<file path="src/rtl/irqc_pkg.sv">
package irqc_pkg;
  localparam int LVL_W     = 3;
  localparam int DATA_W    = 16;
  localparam logic [LVL_W-1:0] LVL_OFF = 3'd7;
  localparam int CTL_EDGE  = 3;
  localparam int CTL_CLR   = 4;
  localparam int CTL_PEND  = 5;
  localparam int ADDR_VEC  = 0;
  localparam int ADDR_MASK = 1;
  localparam int ADDR_SRC0 = 2;
endpackage

</file>
<file path="src/rtl/irqc_src_bank.sv">
module irqc_src_bank
  import irqc_pkg::*;
#(
  parameter int N_SRC = 8,
  parameter int IW    = 3
) (
  input  logic                   clk,
  input  logic                   rst_n,
  input  logic [N_SRC-1:0]       src_in,
  input  logic [N_SRC-1:0]       cfg_we,
  input  logic [4:0]             cfg_wdata,
  input  logic                   acc_clr,
  input  logic [IW-1:0]          acc_idx,
  output logic [N_SRC-1:0]       pend,
  output logic [N_SRC*LVL_W-1:0] lvl_flat,
  output logic [N_SRC-1:0]       edge_mode
);
  for (genvar i = 0; i < N_SRC; i++) begin : g_src
    logic [1:0]       sync_q;
    logic             prev_q;
    logic             pend_q;
    logic             mode_q;
    logic [LVL_W-1:0] lvl_q;
    logic             rise;
    logic             clr;

    assign rise = sync_q[1] && !prev_q;
    assign clr  = (cfg_we[i] && cfg_wdata[CTL_CLR]) ||
                  (acc_clr && acc_idx == IW'(i));

    always_ff @(posedge clk or negedge rst_n) begin
      if (!rst_n) begin
        sync_q <= '0;
        prev_q <= 1'b0;
        pend_q <= 1'b0;
        mode_q <= 1'b1;
        lvl_q  <= LVL_OFF;
      end else begin
        sync_q <= {sync_q[0], src_in[i]};
        prev_q <= sync_q[1];
        if (cfg_we[i]) begin
          lvl_q  <= cfg_wdata[LVL_W-1:0];
          mode_q <= cfg_wdata[CTL_EDGE];
        end
        if (rise)     pend_q <= 1'b1;
        else if (clr) pend_q <= 1'b0;
      end
    end

    assign pend[i]                   = mode_q ? pend_q : sync_q[1];
    assign lvl_flat[i*LVL_W +: LVL_W] = lvl_q;
    assign edge_mode[i]              = mode_q;
  end
endmodule

</file>
<file path="src/rtl/irqc_arbiter.sv">
module irqc_arbiter
  import irqc_pkg::*;
#(
  parameter int N_SRC  = 8,
  parameter int STAGES = 3
) (
  input  logic                   clk,
  input  logic                   rst_n,
  input  logic                   load,
  input  logic [N_SRC-1:0]       elig,
  input  logic [N_SRC*LVL_W-1:0] lvl_flat,
  output logic                   win_v,
  output logic [LVL_W-1:0]       win_lvl,
  output logic [STAGES-1:0]      win_idx
);
  localparam int P     = 1 << STAGES;
  localparam int NODES = 2 * P - 1;

  logic [P-1:0]       elig_p;
  logic [P*LVL_W-1:0] lvl_p;

  if (P > N_SRC) begin : g_pad
    assign elig_p = {{(P-N_SRC){1'b0}}, elig};
    assign lvl_p  = {{(P-N_SRC){LVL_OFF}}, lvl_flat};
  end else begin : g_nopad
    assign elig_p = elig;
    assign lvl_p  = lvl_flat;
  end

  logic              nv [NODES];
  logic [LVL_W-1:0]  nl [NODES];
  logic [STAGES-1:0] nx [NODES];

  always_ff @(posedge clk or negedge rst_n) begin
    if (!rst_n) begin
      for (int k = 0; k < NODES; k++) begin
        nv[k] <= 1'b0;
        nl[k] <= LVL_OFF;
        nx[k] <= '0;
      end
    end else begin
      if (load) begin
        for (int j = 0; j < P; j++) begin
          nv[P-1+j] <= elig_p[j];
          nl[P-1+j] <= lvl_p[j*LVL_W +: LVL_W];
          nx[P-1+j] <= STAGES'(j);
        end
      end
      for (int k = 0; k < P - 1; k++) begin
        if (nv[2*k+1] && (!nv[2*k+2] || nl[2*k+1] <= nl[2*k+2])) begin
          nv[k] <= 1'b1;
          nl[k] <= nl[2*k+1];
          nx[k] <= nx[2*k+1];
        end else begin
          nv[k] <= nv[2*k+2];
          nl[k] <= nl[2*k+2];
          nx[k] <= nx[2*k+2];
        end
      end
    end
  end

  assign win_v   = nv[0];
  assign win_lvl = nl[0];
  assign win_idx = nx[0];
endmodule

</file>
<file path="src/rtl/irqc_seq.sv">
module irqc_seq
  import irqc_pkg::*;
#(
  parameter int STAGES   = 3,
  parameter int VEC_BASE = 256,
  parameter int VEC_STEP = 4
) (
  input  logic               clk,
  input  logic               rst_n,
  input  logic               restart,
  input  logic               win_v,
  input  logic [LVL_W-1:0]   win_lvl,
  input  logic [STAGES-1:0]  win_idx,
  output logic               load,
  output logic               busy,
  output logic               irq,
  output logic [DATA_W-1:0]  acc_vec,
  output logic [LVL_W-1:0]   acc_lvl,
  output logic [STAGES-1:0]  acc_idx
);
  localparam int LAT = STAGES + 1;
  localparam int CW  = $clog2(LAT + 1) + 1;

  logic [CW-1:0] cnt;

  always_ff @(posedge clk or negedge rst_n) begin
    if (!rst_n) begin
      busy    <= 1'b1;
      cnt     <= '0;
      irq     <= 1'b0;
      acc_vec <= '0;
      acc_lvl <= LVL_OFF;
      acc_idx <= '0;
    end else if (restart) begin
      busy <= 1'b1;
      cnt  <= '0;
      irq  <= 1'b0;
    end else if (busy) begin
      if (cnt == CW'(LAT)) begin
        cnt <= '0;
        if (win_v) begin
          busy    <= 1'b0;
          irq     <= 1'b1;
          acc_lvl <= win_lvl;
          acc_idx <= win_idx;
          acc_vec <= DATA_W'(VEC_BASE + VEC_STEP * int'(win_idx));
        end
      end else begin
        cnt <= cnt + 1'b1;
      end
    end
  end

  assign load = busy && (cnt == '0);
endmodule

</file>
<file path="src/rtl/irqc_top.sv">
module irqc_top
  import irqc_pkg::*;
#(
  parameter int N_SRC    = 8,
  parameter int VEC_BASE = 256,
  parameter int VEC_STEP = 4,
  localparam int STAGES  = $clog2(N_SRC),
  localparam int ADDR_W  = $clog2(N_SRC + ADDR_SRC0)
) (
  input  logic              clk,
  input  logic              rst_n,
  input  logic [N_SRC-1:0]  src_in,
  input  logic              bus_sel,
  input  logic              bus_wr,
  input  logic [ADDR_W-1:0] bus_addr,
  input  logic [15:0]       bus_wdata,
  output logic [15:0]       bus_rdata,
  output logic              cpu_irq
);
  logic                   vec_rd, mask_wr, restart;
  logic [LVL_W-1:0]       mask_q;
  logic [N_SRC-1:0]       cfg_we, pend, edge_mode, elig;
  logic [N_SRC*LVL_W-1:0] lvl_flat;
  logic                   load, seq_busy, win_v;
  logic [LVL_W-1:0]       win_lvl, acc_lvl;
  logic [STAGES-1:0]      win_idx, acc_idx;
  logic [DATA_W-1:0]      acc_vec;
  logic                   unused_wbits;

  assign unused_wbits = ^bus_wdata[DATA_W-1:5];

  assign vec_rd  = bus_sel && !bus_wr && bus_addr == ADDR_W'(ADDR_VEC);
  assign mask_wr = bus_sel &&  bus_wr && bus_addr == ADDR_W'(ADDR_MASK);
  assign restart = vec_rd || mask_wr;

  for (genvar i = 0; i < N_SRC; i++) begin : g_dec
    assign cfg_we[i] = bus_sel && bus_wr && bus_addr == ADDR_W'(ADDR_SRC0 + i);
    assign elig[i]   = pend[i] && (lvl_flat[i*LVL_W +: LVL_W] < mask_q);
  end

  always_ff @(posedge clk or negedge rst_n) begin
    if (!rst_n)                 mask_q <= LVL_OFF;
    else if (mask_wr)           mask_q <= bus_wdata[LVL_W-1:0];
    else if (vec_rd && cpu_irq) mask_q <= acc_lvl;
  end

  always_comb begin
    bus_rdata = '0;
    if (bus_addr == ADDR_W'(ADDR_VEC)) begin
      bus_rdata = acc_vec;
    end else if (bus_addr == ADDR_W'(ADDR_MASK)) begin
      bus_rdata = {{(DATA_W-LVL_W){1'b0}}, mask_q};
    end else begin
      for (int i = 0; i < N_SRC; i++) begin
        if (bus_addr == ADDR_W'(ADDR_SRC0 + i))
          bus_rdata = {10'b0, pend[i], 1'b0, edge_mode[i], lvl_flat[i*LVL_W +: LVL_W]};
      end
    end
  end

  irqc_src_bank #(.N_SRC(N_SRC), .IW(STAGES)) u_bank (
    .clk       (clk),
    .rst_n     (rst_n),
    .src_in    (src_in),
    .cfg_we    (cfg_we),
    .cfg_wdata (bus_wdata[4:0]),
    .acc_clr   (vec_rd && cpu_irq),
    .acc_idx   (acc_idx),
    .pend      (pend),
    .lvl_flat  (lvl_flat),
    .edge_mode (edge_mode)
  );

  irqc_arbiter #(.N_SRC(N_SRC), .STAGES(STAGES)) u_arb (
    .clk      (clk),
    .rst_n    (rst_n),
    .load     (load),
    .elig     (elig),
    .lvl_flat (lvl_flat),
    .win_v    (win_v),
    .win_lvl  (win_lvl),
    .win_idx  (win_idx)
  );

  irqc_seq #(.STAGES(STAGES), .VEC_BASE(VEC_BASE), .VEC_STEP(VEC_STEP)) u_seq (
    .clk     (clk),
    .rst_n   (rst_n),
    .restart (restart),
    .win_v   (win_v),
    .win_lvl (win_lvl),
    .win_idx (win_idx),
    .load    (load),
    .busy    (seq_busy),
    .irq     (cpu_irq),
    .acc_vec (acc_vec),
    .acc_lvl (acc_lvl),
    .acc_idx (acc_idx)
  );
endmodule

</file>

----------

What you will do
Find each line above that contains "restart", and copy those lines.

Worked solution
  input  logic               restart,
    end else if (restart) begin
  logic                   vec_rd, mask_wr, restart;
  assign restart = vec_rd || mask_wr;
    .restart (restart),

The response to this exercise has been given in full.